The draft guideline - the first overhaul of NICE advice on self-harm in more than a decade - says around half of people who attend A&E after an episode of self-harm will have visited their GP in the previous month.
The updated advice says all staff across health and social care 'have a role to play' in supporting people who self-harm - and warns that the issue should not be left to mental health experts alone.
It calls for non-specialist health and care staff who have provided initial care to organise a comprehensive psychosocial assessment at the earliest opportunity after an episode of self-harm, which should be carried out by a specialist mental health professional.
Self-harm
Following this assessment, 'initial aftercare' should be provided within 48 hours by mental health services, the patient's GP practice or the team who carried out the psychosocial assessment, the draft advice says.
It also suggests that in cases where an ambulance or paramedic attends a patient who has self-harmed but who does not need urgent medical care, they should decide with the patient whether they can be assessed and treated by either their GP or a specialist mental health service.
GPs and community pharmacy staff are urged to 'use consultations and medicines reviews as an opportunity to assess self-harm if appropriate' - potentially through questions about 'thoughts of self-harm or suicide, actual self-harm, and access to substances that might be taken in overdose'.
Where ongoing support is being provided in primary care for a person who has self-harmed, the guidance says 'their GP should ensure that the person has regular follow-up GP appointments; regular reviews of self-harm behaviour; a medicines review; information, social care, voluntary and non-NHS sector support and self-help resources; and care for any coexisting mental health problems, including referral to mental health services as appropriate'.
NICE advice
NICE says self-harm 'is defined as intentional self-poisoning or injury irrespective of the apparent purpose of the act' - and that it remains among the 'commonest reasons for hospital attendance'.
The institute cited estimates suggesting more than 200,000 presentations a year in Englandand pointed to a recent national study suggesting '7.3% of girls, and 3.6% of boys, aged 11 to 16, had self-harmed or attempted suicide at some point'. Among 17- to 19-year-olds the figures rise to '21.5% for girls and 9.7% for boys'.
Dr Paul Chrisp, director of the centre for guidelines at NICE, said: 'Self-harm is a growing problem and should be everyone’s business to tackle – not just those working in the mental health sector.
'It is important that our committee has made recommendations for education and criminal justice settings as data in the past few years has shown that people working within these sectors would benefit from clear guidance about how they should help someone who is self-harming.

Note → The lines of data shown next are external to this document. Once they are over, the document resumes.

### config.mk
export PLATFORM = sky130hd
export DESIGN_NAME = nvcmd_seq_detect
export DESIGN_NICKNAME = d
export VERILOG_FILES = /design/src/rtl/nvcmd_pkg.sv /design/src/rtl/nvcmd_strobe.sv /design/src/rtl/nvcmd_match.sv /design/src/rtl/nvcmd_tracker.sv /design/src/rtl/nvcmd_seq_detect.sv
export SDC_FILE = /design/constraint.sdc
export NUM_CORES = 1
export LEC_CHECK = 0
export BUFFER_PORTS_ARGS = -buffer_cell sky130_fd_sc_hd__buf_2
export CAP_MARGIN = 20
export CORE_MARGIN = 2
export CORE_UTILIZATION = 47
export DETAILED_ROUTE_END_ITERATION = 6
export PLACE_DENSITY_LB_ADDON = 0.15
export SLEW_MARGIN = 20
export SYNTH_ARGS = -nofsm -noshare
export SYNTH_HDL_FRONTEND = slang
export SYNTH_HIERARCHICAL = 1
export SYNTH_SLANG_ARGS = --single-unit
### constraint.sdc
create_clock -name clk -period 5 [get_ports clk]
set_clock_uncertainty 0.05 [all_clocks]
set_input_delay 1 -clock clk [delete_from_list [all_inputs] [get_ports clk]]
set_output_delay 1 -clock clk [all_outputs]
set_load 0.005 [all_outputs]
### src/rtl/nvcmd_pkg.sv
package nvcmd_pkg;
   localparam int unsigned CODE_W     = 13;
   localparam int unsigned PREFIX_LEN = 5;

   localparam logic [CODE_W-1:0] STORE_CODE  = 13'h0F0F;
   localparam logic [CODE_W-1:0] RECALL_CODE = 13'h0F0E;
   localparam logic [CODE_W-1:0] TEST_CODE   = 13'h139C;

   typedef enum logic [1:0] {
      CMD_NONE   = 2'd0,
      CMD_STORE  = 2'd1,
      CMD_RECALL = 2'd2,
      CMD_TEST   = 2'd3
   } cmd_e;

   // Expected address for prefix step i (order is behaviour)
   function automatic logic [CODE_W-1:0] prefix_code(input int unsigned i);
      case (i)
         0:       return 13'h0000;
         1:       return 13'h1555;
         2:       return 13'h0AAA;
         3:       return 13'h1FFF;
         default: return 13'h10F0;
      endcase
   endfunction
endpackage

### src/rtl/nvcmd_strobe.sv
// Synchronizes the bus bundle and flags chip-enable falling edges.
module nvcmd_strobe #(
   parameter int unsigned ADDR_W      = 13,
   parameter int unsigned SYNC_STAGES = 2
) (
   input  logic              clk,
   input  logic              rst_n,
   input  logic              ce_n,
   input  logic              we_n,
   input  logic [ADDR_W-1:0] addr,
   output logic              fall,
   output logic              rd_s,
   output logic [ADDR_W-1:0] addr_s
);
   localparam int unsigned BW = ADDR_W + 2;

   if (SYNC_STAGES < 1) begin : g_bad_stages
      $error("nvcmd_strobe: SYNC_STAGES must be at least 1");
   end

   logic [BW-1:0] pipe [SYNC_STAGES];
   logic          ce_prev;

   for (genvar s = 0; s < SYNC_STAGES; s++) begin : g_sync
      logic [BW-1:0] din;
      if (s == 0) begin : g_first
         assign din = {ce_n, we_n, addr};
      end else begin : g_next
         assign din = pipe[s-1];
      end
      always_ff @(posedge clk or negedge rst_n) begin
         if (!rst_n) pipe[s] <= {2'b11, {ADDR_W{1'b0}}};
         else        pipe[s] <= din;
      end
   end

   always_ff @(posedge clk or negedge rst_n) begin
      if (!rst_n) ce_prev <= 1'b1;
      else        ce_prev <= pipe[SYNC_STAGES-1][BW-1];
   end

   assign fall   = ce_prev & ~pipe[SYNC_STAGES-1][BW-1];
   assign rd_s   = pipe[SYNC_STAGES-1][BW-2];
   assign addr_s = pipe[SYNC_STAGES-1][ADDR_W-1:0];
endmodule

### src/rtl/nvcmd_match.sv
// Compares the sampled address against every prefix step and final code.
module nvcmd_match
   import nvcmd_pkg::*;
#(
   parameter int unsigned ADDR_W = 13
) (
   input  logic [ADDR_W-1:0]     addr,
   output logic [PREFIX_LEN-1:0] step_hit,
   output cmd_e                  final_cmd
);
   if (ADDR_W < CODE_W) begin : g_bad_width
      $error("nvcmd_match: ADDR_W must cover the 13-bit codes");
   end

   for (genvar i = 0; i < PREFIX_LEN; i++) begin : g_cmp
      assign step_hit[i] = (addr == ADDR_W'(prefix_code(i)));
   end

   always_comb begin
      if (addr == ADDR_W'(STORE_CODE))       final_cmd = CMD_STORE;
      else if (addr == ADDR_W'(RECALL_CODE)) final_cmd = CMD_RECALL;
      else if (addr == ADDR_W'(TEST_CODE))   final_cmd = CMD_TEST;
      else                                   final_cmd = CMD_NONE;
   end
endmodule

### src/rtl/nvcmd_tracker.sv
// Step counter through the series; emits registered command pulses.
module nvcmd_tracker
   import nvcmd_pkg::*;
#(
   parameter int unsigned STEP_W = 3
) (
   input  logic                  clk,
   input  logic                  rst_n,
   input  logic                  strobe,
   input  logic                  rd,
   input  logic                  busy,
   input  logic [PREFIX_LEN-1:0] step_hit,
   input  cmd_e                  final_cmd,
   output logic [STEP_W-1:0]     step,
   output logic                  store_req,
   output logic                  recall_req
);
   if ((1 << STEP_W) <= PREFIX_LEN) begin : g_bad_step_w
      $error("nvcmd_tracker: STEP_W too narrow for the prefix length");
   end

   logic [STEP_W-1:0] step_nxt;
   logic              st_nxt, rc_nxt, exp_hit;
   logic [STEP_W-1:0] restart;

   always_comb begin
      exp_hit = 1'b0;
      for (int i = 0; i < PREFIX_LEN; i++) begin
         if (step == STEP_W'(i)) exp_hit = step_hit[i];
      end
   end

   // A read of the first code always opens a new series
   assign restart = step_hit[0] ? STEP_W'(1) : '0;

   always_comb begin
      step_nxt = step;
      st_nxt   = 1'b0;
      rc_nxt   = 1'b0;
      if (busy) begin
         step_nxt = '0;
      end else if (strobe) begin
         if (!rd) begin
            step_nxt = '0;
         end else if (step == STEP_W'(PREFIX_LEN)) begin
            st_nxt   = (final_cmd == CMD_STORE);
            rc_nxt   = (final_cmd == CMD_RECALL);
            step_nxt = restart;
         end else if (exp_hit) begin
            step_nxt = step + STEP_W'(1);
         end else begin
            step_nxt = restart;
         end
      end
   end

   always_ff @(posedge clk or negedge rst_n) begin
      if (!rst_n) begin
         step       <= '0;
         store_req  <= 1'b0;
         recall_req <= 1'b0;
      end else begin
         step       <= step_nxt;
         store_req  <= st_nxt;
         recall_req <= rc_nxt;
      end
   end
endmodule

### src/rtl/nvcmd_seq_detect.sv
module nvcmd_seq_detect
   import nvcmd_pkg::*;
#(
   parameter int unsigned ADDR_W      = 13,
   parameter int unsigned SYNC_STAGES = 2
) (
   input  logic              clk,
   input  logic              rst_n,
   input  logic              ce_n,
   input  logic              we_n,
   input  logic              oe_n,
   input  logic [ADDR_W-1:0] addr,
   input  logic              busy,
   output logic              store_req,
   output logic              recall_req
);
   localparam int unsigned STEP_W = $clog2(PREFIX_LEN + 1);

   logic                  ce_fall;
   logic                  rd_s;
   logic [ADDR_W-1:0]     addr_s;
   logic [PREFIX_LEN-1:0] step_hit;
   cmd_e                  final_cmd;
   logic [STEP_W-1:0]     trk_step;
   logic                  unused_oe;

   // Output enable plays no part in recognition
   assign unused_oe = oe_n;

   nvcmd_strobe #(.ADDR_W(ADDR_W), .SYNC_STAGES(SYNC_STAGES)) u_strobe (
      .clk(clk), .rst_n(rst_n), .ce_n(ce_n), .we_n(we_n), .addr(addr),
      .fall(ce_fall), .rd_s(rd_s), .addr_s(addr_s)
   );

   nvcmd_match #(.ADDR_W(ADDR_W)) u_match (
      .addr(addr_s), .step_hit(step_hit), .final_cmd(final_cmd)
   );

   nvcmd_tracker #(.STEP_W(STEP_W)) u_trk (
      .clk(clk), .rst_n(rst_n), .strobe(ce_fall), .rd(rd_s), .busy(busy),
      .step_hit(step_hit), .final_cmd(final_cmd), .step(trk_step),
      .store_req(store_req), .recall_req(recall_req)
   );
endmodule

== Word-level counts from Yosys, hierarchy flattened ==
Index checks and enable logic that the tools add are counted.
Cells by class
  multiplexer cells: 22
  equality and inequality tests: 14
  $add $sub $neg: 1
  bitwise logic cells: 2
  reductions and logical operators: 3
Operators by type and width (number)
  $eq A13 B13 Y1 const B: 4
  $eq A13 B12 Y1 const B: 3
  $mux W3: 5
  $mux W1: 14
  $logic_not A13 Y1: 1
  $eq A3 B2 Y1 const B: 2
  $eq A3 B3 Y1 const B: 2
  $mux W2: 3
  $add A3 B1 Y3 const B: 1
  $eq A3 B1 Y1 const B: 1
  $logic_not A3 Y1: 1
  $eq A2 B1 Y1 const B: 1
  $eq A2 B2 Y1 const B: 1
  $reduce_bool A2 Y1: 1
  $and A1 B1 Y1: 1
  $not A1 Y1: 1
Word-level totals
  bits in registers: 36
  bits of input ports: 19
  output and inout bits: 2
  word-level logic and storage cells: 48

== Longest topological paths before layout ==
Gate-level depths: netlist (run 1).
  word-level depth: 11
  depth in mapped cells: 8
  gate-level depth less buffers: 7

== Cells and area by module ==
Netlist (run 1), hierarchy kept.
Modules (own cells, without submodules)
  nvcmd_strobe: cells an instance 45, sequential area each 782.0 um^2, instances 1, area each 893.4 um^2
  nvcmd_tracker: cells an instance 39, sequential area each 125.1 um^2, instances 1, area each 364.1 um^2
  nvcmd_match: cells an instance 27, sequential area each 0.0 um^2, instances 1, area each 171.4 um^2

== Worst setup path after synthesis (run 1) ==
Ideal clock, no wire load.
  path type: reg-to-reg
  start: register u_strobe.pipe (netlist bit u_strobe/addr_s[10])
  end: register u_trk.step[0]
  clock period less this slack: 2.253 ns
  required time: 4.823 ns
  buffers on the path: 1
  arrival: 2.076 ns
  setup time: 0.127 ns
  cell stages (with the launch flop): 9
  path slack: 2.747 ns
  path through: dfrtp_1 buf_4 or4_1 nor4_1 and2_1 nand3b_1 a2111oi_2 or3_1 a31oi_1
Between the ends
  cells in the longest elaborated chain, start to end: 11
  elaborated cells between the ends (all ways): 16
  those cells by class: eq/ne (4); mux (11); reduce/logical (1)
RTL lines
  start, declared: RTL line nvcmd_strobe.sv:21  | logic [BW-1:0] pipe [SYNC_STAGES];
  start signal, assigned by index: RTL line nvcmd_strobe.sv:32  | if (!rst_n) pipe[s] <= {2'b11, {ADDR_W{1'b0}}};
  start signal, assigned by index: RTL line nvcmd_strobe.sv:33  | else pipe[s] <= din;
  $logic_not A13 Y1 *: RTL line nvcmd_match.sv:16  | assign step_hit[i] = (addr == ADDR_W'(prefix_code(i)));
  named net step_hit[0]: RTL line nvcmd_seq_detect.sv:22  | logic [PREFIX_LEN-1:0] step_hit;
  $mux W1 (5 in a row): RTL line nvcmd_tracker.sv:29  | if (step == STEP_W'(i)) exp_hit = step_hit[i];
  $mux W3: RTL line nvcmd_tracker.sv:49  | end else if (exp_hit) begin
  $mux W3 *: RTL line nvcmd_tracker.sv:45  | end else if (step == STEP_W'(PREFIX_LEN)) begin
  $mux W3 *: RTL line nvcmd_tracker.sv:43  | if (!rd) begin
  $mux W3 *: RTL line nvcmd_tracker.sv:42  | end else if (strobe) begin
  $mux W3 *: RTL line nvcmd_tracker.sv:40  | if (busy) begin
  end signal, assigned: RTL line nvcmd_tracker.sv:63  | step <= step_nxt;
  end, declared: RTL line nvcmd_tracker.sv:14  | output logic [STEP_W-1:0] step,
Mark *: on every way through the listed nets, which the timed path passes. The rest lies on a longest branch. The select of a mux whose other input is x is not followed.
A chain may end at the register's enable or synchronous reset.

== Final worst setup path (run 1) ==
  start: register u_strobe.pipe (netlist bit u_strobe/addr_s[10])
  end: register u_trk.step[1]
Between the ends
  cells in the longest elaborated chain, start to end: 11
  elaborated cells between the ends (all ways): 15
  those cells by class: eq/ne (4); mux (10); reduce/logical (1)
RTL lines (RTL line)
  $logic_not A13 Y1: nvcmd_match.sv:16
  named net step_hit[0]: nvcmd_seq_detect.sv:22
  $mux W1 (5 in a row): nvcmd_tracker.sv:29
  $mux W3: nvcmd_tracker.sv:49
  $mux W3: nvcmd_tracker.sv:45
  $mux W3: nvcmd_tracker.sv:43
  $mux W3: nvcmd_tracker.sv:42
  $mux W3: nvcmd_tracker.sv:40
The timed path passes the listed nets, and every way through them passes these cells. The select of a mux whose other input is x is not followed.

==> results.cfg, run 1 <==
[setup_path]
worst_path_max_delay_cell = or4_1
rr_startpoint = u_strobe/addr_s[10]
start_kind = flip-flop
slowest_delay_ps = 550
r2r_slack_ps = 2560
r2r_cells = 7
critical_path_class = flip-flop to flip-flop
regToRegEndpoint = u_trk/step[1]
cp_max_fo = 4
crit_path_end = u_trk/step[1]
crit_path_end_kind = flip-flop
worstPathRequired_ps = 5220
crit_start = u_strobe/addr_s[10]
cp.arrival_ps = 2660
critical_path.cell_chain = or4_1 > nor4_1 > and2_1 > nand3b_1 > a2111oi_2 > o2111ai_1 > a21oi_1

[detailed_routing]
firstDrtPassIters = 4
vias = 829
postRouteAntennaNets = 0
drc = 0
viasPerCell = 5.247
wl_per_cell_um = 12.49
drt_iter0_drc = 16
wl_um = 1973

[grt]
grt_start_max_net_pins = 37
track_usage_pct = 14.06
gr-total-overflow = 0
antenna_found_initial = 0
grt_first_pass_wirelength_um = 3477
grt_pass1_vias = 826

[finish]
utilization_pct = 51.39
design_area_sq_um = 1530
final_cells = 158
syn_to_final_growth_pct = 7.093
nFillCells = 271
layout-drive-gt1-share_pct = 28.80
antenna_cells = 0
layout.nets = 148

[status]
status = finished, final reports clean

[yosys]
synth.top_cells.by_count = dfrtp_1 (31), buf_4 (13), dfstp_2 (5), ha_1 (5), nand2_1 (5)
syn_area_sq_um = 1429
synth.top_cell.area_share_pct = 54.29
async_flop_share_pct = 100.0
netlist_top_cells_area = dfrtp_1 (54%), dfstp_2 (9.2%), buf_4 (6.8%)
postSynthCellCount = 111
postSynthAreaPerCell_sq_um = 12.87
synth_edf_count = 0
synth_most_common_cell = dfrtp_1
mappedNetlistNets = 135
synth_area_leader_cell = dfrtp_1
ys_seq_area_share_pct = 63.49
synth_top_flop_cell = dfrtp_1
synth.distinct_cells = 34
synth-seq-cells = 36
yosysWarnings = 6

[pwr]
p_seq_share_pct = 63.7
clkPwrFrac_pct = 32.8
peakVddDrop_mv = 0.1565
combPwrFrac_pct = 3.5
finalPower_uw = 490.5
p_leak_nw = 0.6663
p_switching_uw = 108.8
switching_share_pct = 22.19
internal-power_uw = 381.7
p_per_area_nw_per_um2 = 320.5

[timing]
setup_tns_ps = 0
worstMarginPinSlew_ps = 736.9
hold_viol_final = 0
finalSetupViolations = 0
rsz0062_at_grt = false
min_period_over_period_pct = 48.81
slew_headroom_pct = 50.87
slew_violations = 0
setup_ws_ps = 2559
holdWs_ps = 301.2
period_needed_ps = 2441
fmax_mhz = 409.7

[clock_network]
clk_latency_ps = 340
cts_tree = yes
ctsRootBufferMaster = clkbuf_4
clockBufferDepth = 2
postCtsHoldBufs = 0
htree_num_levels = 2
cts.clk_slew.worst_paths_ps = 100
cts_resized = 0
cts_sinks = 36
cts_buffers = 5
post_cts_buffers = 0

[run]
maxCapViolations = 0

[placement]
gp_congestion = 0.8997
post-place-cells = 150
io_buffers = 19
pre_cts_slack_ps = 2600
place_area_sq_um = 1468
hpwlAfterDp_um = 1412

[die]
chipWidth_um = 59.14
fp.dieArea_sq_um = 3497
start_util_pct = 47.98
ios = 21
rows = 20
dieHeight_um = 59.14
coreArea_sq_um = 2978

[min_path]
hp-class = flip-flop to flip-flop
critical path: cells and delay by family (launching register included):
kind | cells | cell delay [ps]
flip-flops | 1 | 420
AO/OA/AOI/OAI | 3 | 770
AND/OR/NAND/NOR | 4 | 1120
how the worst min path moves through the flow:
stage,slack [ps],from,endpoint,cells past startpoint
after floorplan,280,u_strobe/g_sync[1].din[0],u_strobe/addr_s[0],0
after global placement,280,u_strobe/g_sync[1].din[1],u_strobe/addr_s[1],0
after detailed placement,290,u_strobe/g_sync[1].din[0],u_strobe/addr_s[0],0
after CTS,300,u_strobe/g_sync[1].din[12],u_strobe/addr_s[12],0
after global routing,320,u_strobe/g_sync[1].din[12],u_strobe/addr_s[12],0
final,300,u_strobe/g_sync[1].din[1],u_strobe/addr_s[1],0
metal layers:
layer	track usage, %	part of all wire, %	vias up
met4	9.740	3.3	0
met2	20.48	46	21
met1	17.13	45	395
met5	0	0	-
met3	5.459	5.8	8
li1	-	-	405
power by group through the flow:
stage          clock (mW)  sequential, mW  combinational, mW
2_1_floorplan           0           0.314             0.0147
3_3_place_gp            0           0.318             0.0173
3_5_place_dp            0           0.318             0.0180
4_1_cts             0.167           0.312             0.0181
5_1_grt             0.178           0.314             0.0204
6_report            0.161           0.312             0.0174
layout make-up:
type,count,area (sq um),share of cell area (%)
inverter,3,11.26,0.7359
multi-input combinational,59,412.9,26.98
clock inverter,1,7.507,0.4906
clock buffer,7,55.05,3.598
tap,33,41.29,2.698
sequential,36,907.1,59.28
timing repair buffer,19,95.09,6.214
cell usage in the layout, fill, tap and decap left out, types with 3 or more instances in the layout:
cell,Yosys,layout
and3_1,4,4
ha_1,5,5
nand2_1,5,5
dfstp_2,5,5
clkbuf_4,0,5
dfrtp_1,31,31
nand3_1,4,4
a21oi_1,3,3
nor2_1,4,4
buf_2,0,19
inv_1,3,3
registers in the layout (all words and copies together) (netlist names):
register,flops
u_trk/store_req,1
u_strobe/pipe,1
u_strobe/ce_prev,1
u_trk/recall_req,1
u_strobe/rd_s,1
u_strobe/addr_s,13
u_strobe/g_sync.din,15
u_trk/step,3
logic make-up after synthesis:
kind of cell    after synthesis  synth area share [%]
fa+ha+maj                     5                 4.378
flops                        36                 63.49
buf+inv                      16                 7.618
compound gates               11                 5.692
simple gates                 43                 18.83
No activity file was read; power rests on OpenSTA's default activity.
==> run 2, diff against run 1 <==
==> constraint.sdc (replaced) <==
create_clock -name clk -period 2.3 [get_ports clk]
set_clock_uncertainty 0.05 [all_clocks]
set_input_delay 0.46 -clock clk [delete_from_list [all_inputs] [get_ports clk]]
set_output_delay 0.46 -clock clk [all_outputs]
set_load 0.005 [all_outputs]
==> run 2 against run 1 <==
  * The run now ends with negative setup slack left
  * Utilization up 3.3 points
  * Via count up 3.6%
  * Wire length up 11%
  * Global-route usage up 1.2 points
  * Setup slack worse by 2600 ps
  * Design area up 6.4%
==> results.cfg, run 2 (synthesis gave the netlist of run 1 again) <==
[status]
status = finished, violations left
violations = negative setup slack

[setup_path]
r2r_slack_ps = -40
crit_path_end_kind = flip-flop
regToRegEndpoint = u_trk/step[1]
rr_startpoint = u_strobe/addr_s[10]
crit_buf_inv = 1
start_kind = flip-flop
slowest_delay_ps = 560
crit_start = u_strobe/addr_s[10]
worst_path_max_delay_cell = or4_4
worstPathRequired_ps = 2510
critical_path_class = flip-flop to flip-flop
r2r_cells = 8
cp_max_fo = 4
critical_path.cell_chain = or4_4 > nor4_4 > and2_4 > nand3b_1 > a2111oi_2 > buf_4 > o2111ai_1 > a21oi_1
cp.arrival_ps = 2550
crit_family = simple AND/OR/NAND/NOR gates

[timing]
slew_headroom_pct = 50.95
hold_viol_final = 0
worstMarginPinSlew_ps = 735.8
slew_violations = 0
fmax_mhz = 427.5
period_needed_ps = 2339
rsz0062_at_grt = true
setup_ws_ps = -39.16
finalSetupViolations = 2
min_period_over_period_pct = 101.7

[pwr]
internal-power_uw = 836.1
combPwrFrac_pct = 4.4
clkPwrFrac_pct = 32.1
p_switching_uw = 237.5
peakVddDrop_mv = 0.3587
p_seq_share_pct = 63.4
switching_share_pct = 22.12
p_per_area_nw_per_um2 = 659.5
p_leak_nw = 0.7143

[min_path]
hp-class = primary input to async pin

[finish]
largest_reg_flops = 15
layout-drive-gt1-share_pct = 38.35
final_common_cell = dfrtp_1
layout.nets = 156
final_cells = 166
antenna_cells = 0
mostFrequentLayoutCells = dfrtp_1 (31), buf_2 (19), buf_4 (8)
design_area_sq_um = 1628
syn_to_final_growth_pct = 13.92

[grt]
gr-total-overflow = 0
grt_first_pass_wirelength_um = 3739
grt_pass1_vias = 829
track_usage_pct = 15.25
grt_start_max_net_pins = 37
antenna_found_initial = 0

[placement]
io_buffers = 19
post-place-cells = 155
hpwlAfterDp_um = 1426
place_area_sq_um = 1505
gp_congestion = 0.8927

[detailed_routing]
drt_iter0_drc = 22
drc = 0
postRouteAntennaNets = 0
wl_per_cell_um = 13.23
wl_um = 2196
viasPerCell = 5.175
vias = 859
firstDrtPassIters = 4

[die]
start_util_pct = 47.98
dieHeight_um = 59.14
chipWidth_um = 59.14
ios = 21
fp.dieArea_sq_um = 3497
coreArea_sq_um = 2978
rows = 20

[clock_network]
postCtsHoldBufs = 0
cts_buffers = 5
ctsRootBufferMaster = clkbuf_4
cts.clk_slew.worst_paths_ps = 100
cts_tree = yes
htree_num_levels = 2
clockBufferDepth = 2
cts_sinks = 36
clk_latency_ps = 330

[run]
maxCapViolations = 0
-- run 2: power groups by stage --
stage	registers, mW	logic (mW)	clock network (mW)
4_1_cts	0.680	0.0440	0.358
6_report	0.681	0.0474	0.345
3_5_place_dp	0.691	0.0434	0
5_1_grt	0.685	0.0539	0.392
2_1_floorplan	0.682	0.0319	0
3_3_place_gp	0.690	0.0424	0
-- run 2: worst max path at each step --
stage               endpoint  slack, ps  depth (start not counted)
2_1_floorplan  u_trk/step[0]         50                          8
3_3_place_gp   u_trk/step[1]         -6                          8
3_5_place_dp   u_trk/step[1]        -10                          8
6_report       u_trk/step[1]        -40                          8
4_1_cts        u_trk/step[1]         20                          8
5_1_grt        u_trk/step[1]       -150                          8
-- run 2: stage by stage --
step	setup WS, ps	hold slack [ps]	setup TNS [ps]	power, mW	utilization, %
after floorplan	46.90	114.4	0	0.7137	-
after global placement	-5.900	283.0	-5.900	0.7327	50.55
after detailed placement	-9.798	284.7	-9.798	0.7340	50.55
after CTS	17.95	145.1	0	1.082	53.03
after global routing	-146.5	131.5	-371.5	1.131	54.66
final	-39.16	127.0	-53.84	1.074	54.66
-- run 2: layout make-up --
class	count	area, sq um
Fill cell	251	1350
Sequential cell	36	907.1
Multi-Input combinational cell	59	450.4
Timing Repair Buffer	27	155.1
Clock buffer	7	55.05
Tap cell	33	41.29
Inverter	3	11.26
Clock inverter	1	7.507
-- run 2: routing by layer --
| layer | share of wire [%] | track usage (%) | vias up |
|---|---|---|---|
| met1 | 43 | 18.98 | 416 |
| li1 | - | - | 418 |
| met2 | 50 | 22.06 | 20 |
| met3 | 5.0 | 8.079 | 5 |
| met4 | 1.7 | 6.818 | 0 |
| met5 | 0 | 0 | - |
-- run 2: timing repair --
item                       CTS  global route
setup endpoints to repair    2             3
resized for setup            2             6
pin swaps                    0             5
setup buffers                0             3
-- run 2: worst register-to-register path: stages (launching register included) --
cell and delay, ps:
dfrtp_1 400, or4_4 560, nor4_4 240, and2_4 190, nand3b_1 90, a2111oi_2 300
buf_4 190, o2111ai_1 100, a21oi_1 150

'These guidelines set out a way for every person who self-harms to be able to get the support and treatment they need.'
The guideline recommends offering a CBT-based psychological intervention that is specifically structured for adults who self-harm, and calls for dialectical behaviour therapy adapted for adolescents (DBT-A) to be considered for children and young people with 'significant emotional dysregulation difficulties who have frequent episodes of self-harm'.
A NICE consultation on the draft guideline will remain open until 1 March.